Selanjutnya, pada Bab II surat itu, Sultan menetapkan putri bungsunya, GKR Bendara sebagai penggedhe Kawedanan Hageng Punakawan Nitya Budaya Kraton Yogyakarta.
Pengangkatan GKR Bendara yang sebelumnya duduk sebagai wakil lembaga yang kewenangannya mengatur kebijakan di bidang kebudayaan itu, otomatis melengserkan posisi adik tiri Sultan lainnya, GBPH Prabukusumo.
"Kraton Yogyakarta tidak mengenal nama Bawono, artinya surat itu batal demi hukum," kata salah satu adik tiri Sultan HB X yang posisinya dilengserkan, Gusti Bendara Pangeran Hario Prabukusumo, Selasa, 19 Januari 2021.
Prabukusumo menilai dalam surat itu tersirat amarah Sultan. Kemarahan itu menurut Prabu tampak dari penulisan namanya yang salah karena Sultan terlalu tergesa ingin surat itu keluar dan tak memeriksanya lagi. Nama Prabukusumo dalam surat itu memang salah ditulis menjadi Prabukumo.
Namun, secara materi surat itu menurut Prabu memang cacat hukum. Sebab menurutnya jabatannya sebagai kepala (penggedhe) Nitya Budaya Keraton adalah pemberian ayahandanya yang juga ayahanda Sultan HB X, yakni Sultan HB IX.
"Yang mengangkat saya dulu almarhum Bapak Dalem HB IX lalu diteruskan HB X," ujarnya.

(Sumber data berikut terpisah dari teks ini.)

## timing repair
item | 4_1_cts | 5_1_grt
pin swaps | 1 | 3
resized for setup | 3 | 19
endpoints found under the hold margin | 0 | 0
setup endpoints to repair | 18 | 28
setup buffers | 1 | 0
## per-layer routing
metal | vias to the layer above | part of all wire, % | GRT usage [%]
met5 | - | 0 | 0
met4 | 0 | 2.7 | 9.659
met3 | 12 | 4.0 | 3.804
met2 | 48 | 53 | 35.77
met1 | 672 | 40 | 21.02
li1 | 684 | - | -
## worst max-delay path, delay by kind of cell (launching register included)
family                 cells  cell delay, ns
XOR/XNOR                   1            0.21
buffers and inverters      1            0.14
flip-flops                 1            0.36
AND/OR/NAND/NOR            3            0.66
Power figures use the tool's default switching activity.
$ cat src/rtl/vga_timing_unit.sv
// 640x480@60 Hz VGA timing generator with delayed sync/blanking output stage.
// Optional frame counter is built only when VGA_FRAME_COUNTER_EN is defined.
module vga_timing_unit #(
  parameter int H_ACTIVE   = 640,
  parameter int H_FP       = 16,
  parameter int H_SYNC     = 96,
  parameter int H_BP       = 48,
  parameter int V_ACTIVE   = 480,
  parameter int V_FP       = 10,
  parameter int V_SYNC     = 2,
  parameter int V_BP       = 33,
  parameter int SYNC_DELAY = 3
) (
  input  logic       clk,
  input  logic       reset,
  input  logic       colour_in,
  output logic [9:0] counter_H,
  output logic [9:0] counter_V,
  output logic       hsync,
  output logic       vsync,
  output logic       display_on,
  output logic       colour_out,
  output logic       frame_start,
  output logic [7:0] frame_count
);

  localparam int H_TOTAL = H_ACTIVE + H_FP + H_SYNC + H_BP;
  localparam int V_TOTAL = V_ACTIVE + V_FP + V_SYNC + V_BP;

  localparam logic [9:0] H_LAST   = 10'(H_TOTAL - 1);
  localparam logic [9:0] V_LAST   = 10'(V_TOTAL - 1);
  localparam logic [9:0] H_VIS    = 10'(H_ACTIVE);
  localparam logic [9:0] V_VIS    = 10'(V_ACTIVE);
  localparam logic [9:0] HS_START = 10'(H_ACTIVE + H_FP);
  localparam logic [9:0] HS_END   = 10'(H_ACTIVE + H_FP + H_SYNC);
  localparam logic [9:0] VS_START = 10'(V_ACTIVE + V_FP);
  localparam logic [9:0] VS_END   = 10'(V_ACTIVE + V_FP + V_SYNC);

  logic h_wrap;
  logic v_wrap;
  logic hs_raw;
  logic vs_raw;
  logic de_raw;
  logic de_pre;

  logic [SYNC_DELAY-1:0] hs_pipe;
  logic [SYNC_DELAY-1:0] vs_pipe;
  logic [SYNC_DELAY-1:0] de_pipe;

  assign h_wrap = (counter_H == H_LAST);
  assign v_wrap = (counter_V == V_LAST);

  always_ff @(posedge clk) begin
    if (!reset) begin
      counter_H <= '0;
      counter_V <= '0;
    end else if (h_wrap) begin
      counter_H <= '0;
      if (v_wrap)
        counter_V <= '0;
      else
        counter_V <= counter_V + 10'd1;
    end else begin
      counter_H <= counter_H + 10'd1;
    end
  end

  assign hs_raw = !((counter_H >= HS_START) && (counter_H < HS_END));
  assign vs_raw = !((counter_V >= VS_START) && (counter_V < VS_END));
  assign de_raw = (counter_H < H_VIS) && (counter_V < V_VIS);

  assign frame_start = (counter_H == 10'd0) && (counter_V == 10'd0);

  // Stage 0 takes the raw decode; the last stage is the visible output.
  always_ff @(posedge clk) begin
    if (!reset) begin
      hs_pipe <= '1;
      vs_pipe <= '1;
      de_pipe <= '0;
    end else begin
      for (int i = SYNC_DELAY - 1; i > 0; i--) begin
        hs_pipe[i] <= hs_pipe[i-1];
        vs_pipe[i] <= vs_pipe[i-1];
        de_pipe[i] <= de_pipe[i-1];
      end
      hs_pipe[0] <= hs_raw;
      vs_pipe[0] <= vs_raw;
      de_pipe[0] <= de_raw;
    end
  end

  assign hsync      = hs_pipe[SYNC_DELAY-1];
  assign vsync      = vs_pipe[SYNC_DELAY-1];
  assign display_on = de_pipe[SYNC_DELAY-1];

  // Blanking uses the stage before display_on so colour_out lines up with it.
  generate
    if (SYNC_DELAY == 1) begin : g_pre_raw
      assign de_pre = de_raw;
    end else begin : g_pre_pipe
      assign de_pre = de_pipe[SYNC_DELAY-2];
    end
  endgenerate

  always_ff @(posedge clk) begin
    if (!reset)
      colour_out <= 1'b0;
    else
      colour_out <= de_pre & colour_in;
  end

`ifdef VGA_FRAME_COUNTER_EN
  logic [7:0] frame_cnt_q;

  always_ff @(posedge clk) begin
    if (!reset)
      frame_cnt_q <= '0;
    else if (h_wrap && v_wrap)
      frame_cnt_q <= frame_cnt_q + 8'd1;
  end

  assign frame_count = frame_cnt_q;
`else
  assign frame_count = 8'h00;
`endif

endmodule

$ cat config.mk
export PLATFORM = sky130hd
export DESIGN_NAME = vga_timing_unit
export DESIGN_NICKNAME = d
export VERILOG_FILES = /design/src/rtl/vga_timing_unit.sv
export SDC_FILE = /design/constraint.sdc
export NUM_CORES = 1
export LEC_CHECK = 0
export BUFFER_PORTS_ARGS = -buffer_cell sky130_fd_sc_hd__buf_2
export CORE_ASPECT_RATIO = 0.6
export CORE_MARGIN = 10
export CORE_UTILIZATION = 55
export CTS_CLUSTER_SIZE = 12
export DETAILED_ROUTE_END_ITERATION = 16
export PLACE_DENSITY = 0.86
export SETUP_SLACK_MARGIN = 0.2
export SLEW_MARGIN = 30
export SYNTH_ARGS = -nofsm -noshare
export SYNTH_HDL_FRONTEND = slang
export SYNTH_SLANG_ARGS = --single-unit
export TNS_END_PERCENT = 30
$ cat constraint.sdc
create_clock -name clk -period 5.65 [get_ports clk]
set_input_delay 0.2825 -clock clk [delete_from_list [all_inputs] [get_ports clk]]
set_output_delay 0.2825 -clock clk [all_outputs]
set_load 0.01 [all_outputs]
==> flow_metrics.env <==
export IMPL_status="completed"
export IMPL_htree_levels=2
export IMPL_grt_pass1_wl_mm=5.35
export IMPL_clk_latency_ns=0.29
export IMPL_crit_required_ns=5.87
export IMPL_synth_top_area_share_pct=42.6
export IMPL_drcViolationCount=0
export IMPL_cts_resized=0
export IMPL_initial_utilization_pct=57.1
export IMPL_finalClockSkew_ns=0.00845
export IMPL_fp_dieH_um=59.2
export IMPL_clk_path_buf_depth=2
export IMPL_clock_fmax_ghz=0.473
export IMPL_cp_arrival_ns=2.34
export IMPL_cts_tree="built"
export IMPL_synthTopCellsByArea="dfxtp_1 (43%), xnor2_1 (5.6%), nor2_1 (4.8%), ha_1 (4.4%), buf_4 (4.3%)"
export IMPL_synth_area_leader_cell="dfxtp_1"
export IMPL_yosys_warnings=0
export IMPL_io_pins=36
export IMPL_path_cells="ha_1 > nand4_2 > or3_4 > or4_1 > a21oi_1"
export IMPL_maxCapViolations=0
export IMPL_rsz0062_at_grt="no"
export IMPL_grt_max_degree=16
export IMPL_cts_reportedPaths_clkPinSlew_ns=0.07
export IMPL_ys_types=38
export IMPL_cp_end_kind="flop"
export IMPL_dp_hpwl_mm=2.37
export IMPL_wl_mm=3.25
export IMPL_route_vias_total=1184
export IMPL_grt_pass1_vias=1111
export IMPL_track_usage_pct=13.4
export IMPL_holdBufCountCts=0
export IMPL_num_antenna_cells=0
export IMPL_overflow=0
export IMPL_num_nets_final=191
export IMPL_area_growth_pct=14.7
export IMPL_drtIter0Drc=131
export IMPL_ys_seq_elements=30
export IMPL_critPathKind="flop to flop"
export IMPL_wl_per_cell_um=15.0
export IMPL_post_route_period_util_pct=37.4
export IMPL_relSlewSlack_pct=65.2
export IMPL_vdd_drop_max_mv=0.167
export IMPL_setup_viol=0
export IMPL_slowest_stage="or4_1"
export IMPL_syn_area_mm2=0.00141
export IMPL_final_antenna_net_count=0
export IMPL_rows=14
export IMPL_syn_inst=155
export IMPL_path_buf_inv=0
export IMPL_routabilityCongestion=0.871
export IMPL_powerDensity_mw_per_mm2=258
export IMPL_die_area_mm2=0.00506
export IMPL_numCtsBuffers=5
export IMPL_cp_start_kind="flop"
export IMPL_leakage_nw=0.682
export IMPL_postSynthAreaPerCell_um2=9.11
export IMPL_finalMaxSlewViolations=0
export IMPL_die_x_um=85.4
export IMPL_first_pass_iters=4
export IMPL_post_cts_buffers=0
export IMPL_r2r_slack_ns=3.54
export IMPL_total_power_uw=418
export IMPL_drive_gt1_share_pct=22.3
export IMPL_dp_cells=208
export IMPL_vias_per_cell=5.48
export IMPL_max_stage_delay_ns=0.51
export IMPL_synth_edf_count=0
export IMPL_cts_root_buf="clkbuf_8"
export IMPL_tightest_slew_ns=0.518
export IMPL_grt_antenna_before_repair=0
export IMPL_async_flop_share_pct=0
export IMPL_fin_tns_setup_ns=0
export IMPL_hold_class="primary input to flop"
export IMPL_min_period_ns=2.11
export IMPL_clock_sinks=30
export IMPL_synthFlopType="dfxtp_1"
export IMPL_cp_max_fo=11
export IMPL_layout_cells_non_filler=216
export IMPL_yosysSeqAreaShare_pct=42.6
export IMPL_finalHoldViolCount=0
export IMPL_io_buffers=27
export IMPL_critPathTopFamily="simple AND/OR/NAND/NOR gates"
export IMPL_coreArea_mm2=0.00247
## worst paths after layout
kind                              startpoint      endpoint  depth (start not counted)
worst max-delay path            counter_H[0]  counter_V[8]                          5
worst min-delay path               colour_in    colour_out                          2
worst max register to register  counter_H[0]  counter_V[8]                          5
worst min register to register    hs_pipe[0]    hs_pipe[1]                          1
## cells in the final DEF, fill, tap and decap left out
| cell | netlist | routed |
|---|---|---|
| a21oi_1 | 2 | 2 |
| a21oi_2 | 1 | 1 |
| and2_1 | 2 | 2 |
| and3_1 | 4 | 4 |
| and3_2 | 1 | 1 |
| and4_1 | 1 | 1 |
| buf_2 | 2 | 27 |
| clkbuf_8 | 0 | 6 |
| clkinv_2 | 0 | 1 |
| clkinvlp_4 | 0 | 1 |
| conb_1 | 1 | 8 |
| dfxtp_1 | 30 | 30 |
| ha_1 | 5 | 5 |
| inv_1 | 9 | 9 |
| mux2i_1 | 1 | 1 |
| nand2_1 | 4 | 4 |
| nand2b_1 | 5 | 5 |
| nand3_1 | 9 | 9 |
| nand3b_1 | 1 | 1 |
| nand4_1 | 5 | 5 |
| nand4_2 | 1 | 1 |
| nor2_1 | 18 | 18 |
| nor2b_1 | 4 | 4 |
| nor3_1 | 4 | 4 |
| nor4_1 | 4 | 4 |
| nor4_4 | 1 | 1 |
| nor4b_1 | 2 | 2 |
| o21ai_0 | 3 | 3 |
| o21ai_1 | 1 | 1 |
| o221ai_1 | 1 | 1 |
| o31ai_1 | 2 | 2 |
| or2_0 | 1 | 1 |
| or3_4 | 1 | 1 |
| or4_1 | 3 | 3 |
| or4_4 | 1 | 1 |
| or4bb_1 | 1 | 1 |
| xnor2_1 | 9 | 9 |
| xor2_1 | 4 | 4 |
## cell type report
type	count	area, um^2
clock inverters	2	12.5
fillers	208	851
well taps	32	40.0
multi-input cells	110	714
repair buffers	27	135
flip-flops and latches	30	601
inverters	9	33.8
clock buffers	6	82.6
## per-layer routing
metal | global-route usage (%) | part of all wire [%] | vias up
met3 | 7.69 | 12 | 5
li1 | - | - | 575
met1 | 15.8 | 42 | 550
met5 | 0 | 0 | -
met2 | 20.3 | 46 | 54
met4 | 4.21 | 0.95 | 0
## logic make-up after synthesis
group | synth area share [%]
fa+ha+maj | 4.43
mux | 0.709
xor+xnor | 8.07
simple gates | 30.8
compound gates | 4.43
flops | 42.6
other cells | 0.266
buf+inv | 8.69
## cells in the mapped netlist (2+ instances only)
master,n
nor4b_1,2
o21ai_0,3
nand2_1,4
a21oi_1,2
buf_2,2
and2_1,2
xnor2_1,9
or4_1,3
nor3_1,4
o31ai_1,2
buf_4,8
inv_1,9
ha_1,5
dfxtp_1,30
clkbuf_1,2
xor2_1,4
nor2b_1,4
nand2b_1,5
nor4_1,4
nand3_1,9
and3_1,4
nand4_1,5
nor2_1,18
## registers in the layout, indices dropped and copies added, names as in the netlist
signal,count
counter_H,10
counter_V,10
de_pipe,3
hs_pipe,3
vs_pipe,3
colour_out,1
## power breakdown
part / internal, mW / switching, mW
Sequential: 0.215 / 0.00301
Combinational: 0.00683 / 0.0124
Clock: 0.0977 / 0.0834
## metrics by stage
step | hold slack (ns) | util, % | cell area (um^2) | setup WS, ns
after global routing | 0.224 | 65.6 | 1620 | 3.42
after global placement | 0.388 | 61.7 | 1520 | 3.64
final | 0.213 | 65.6 | 1620 | 3.54
after CTS | 0.213 | 65.6 | 1620 | 3.55
after floorplan | 0.356 | - | 1440 | 3.60
after detailed placement | 0.391 | 61.7 | 1520 | 3.55
No activity file was read; power rests on OpenSTA's default activity.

Prabu menuturkan, ia sendiri tak ambil pusing dengan pemecatan kakak tirinya itu. Sebab ia dan adiknya, GBPH Yudaningrat juga sudah enam tahun ini tidak aktif dalam kegiatan Keraton.
"Sehingga semua putra putri HB IX saat ini mundur (dari kegiatan Keraton), tidak mau lagi meladeni HB X," kata Prabu.
Pelengseran dua adik tiri Sultan itu mengungkap bahwa konflik antar pewaris trah Mataram di internal Kasultanan Ngayogyakarta Hadiningrat belum sepenuhnya padam. Konflik itu dipicu adanya Sabda Raja dan Dawuh Raja yang dibuat oleh Sri Sultan pada tahun 2015 lalu.
Salah satu substansi dalam Sabda Raja tersebut adalah mengubah nama penguasa Kraton Yogyakarta dari Sri Sultan Hamengku Buwono menjadi Hamengku Bawono. Sementara dalam Dawuh Raja, mengubah nama GKR Pembanyun menjadi GKR Mangkubumi.
Perubahan istilah itu kemudian ditentang oleh adik-adik tiri Sri Sultan. Mereka melihat bahwa keberadaan Sabda Raja dan Dawuh Raja hanya alat untuk melegitimasi pengangkatan GKR Mangkubumi sebagai penguasa Kraton Yogyakarta.
Itu artinya, Yogyakarta nanti akan dipimpin oleh seorang Sultanah bulan lagi Sultan, dan itu memutus tradisi lama trah penguasa Mataram, baik Kasunanan Surakarta, Mangkunegaran, atau Pakualaman, yang sepanjang sejarah selalu dipimpin oleh penguasa laki-laki.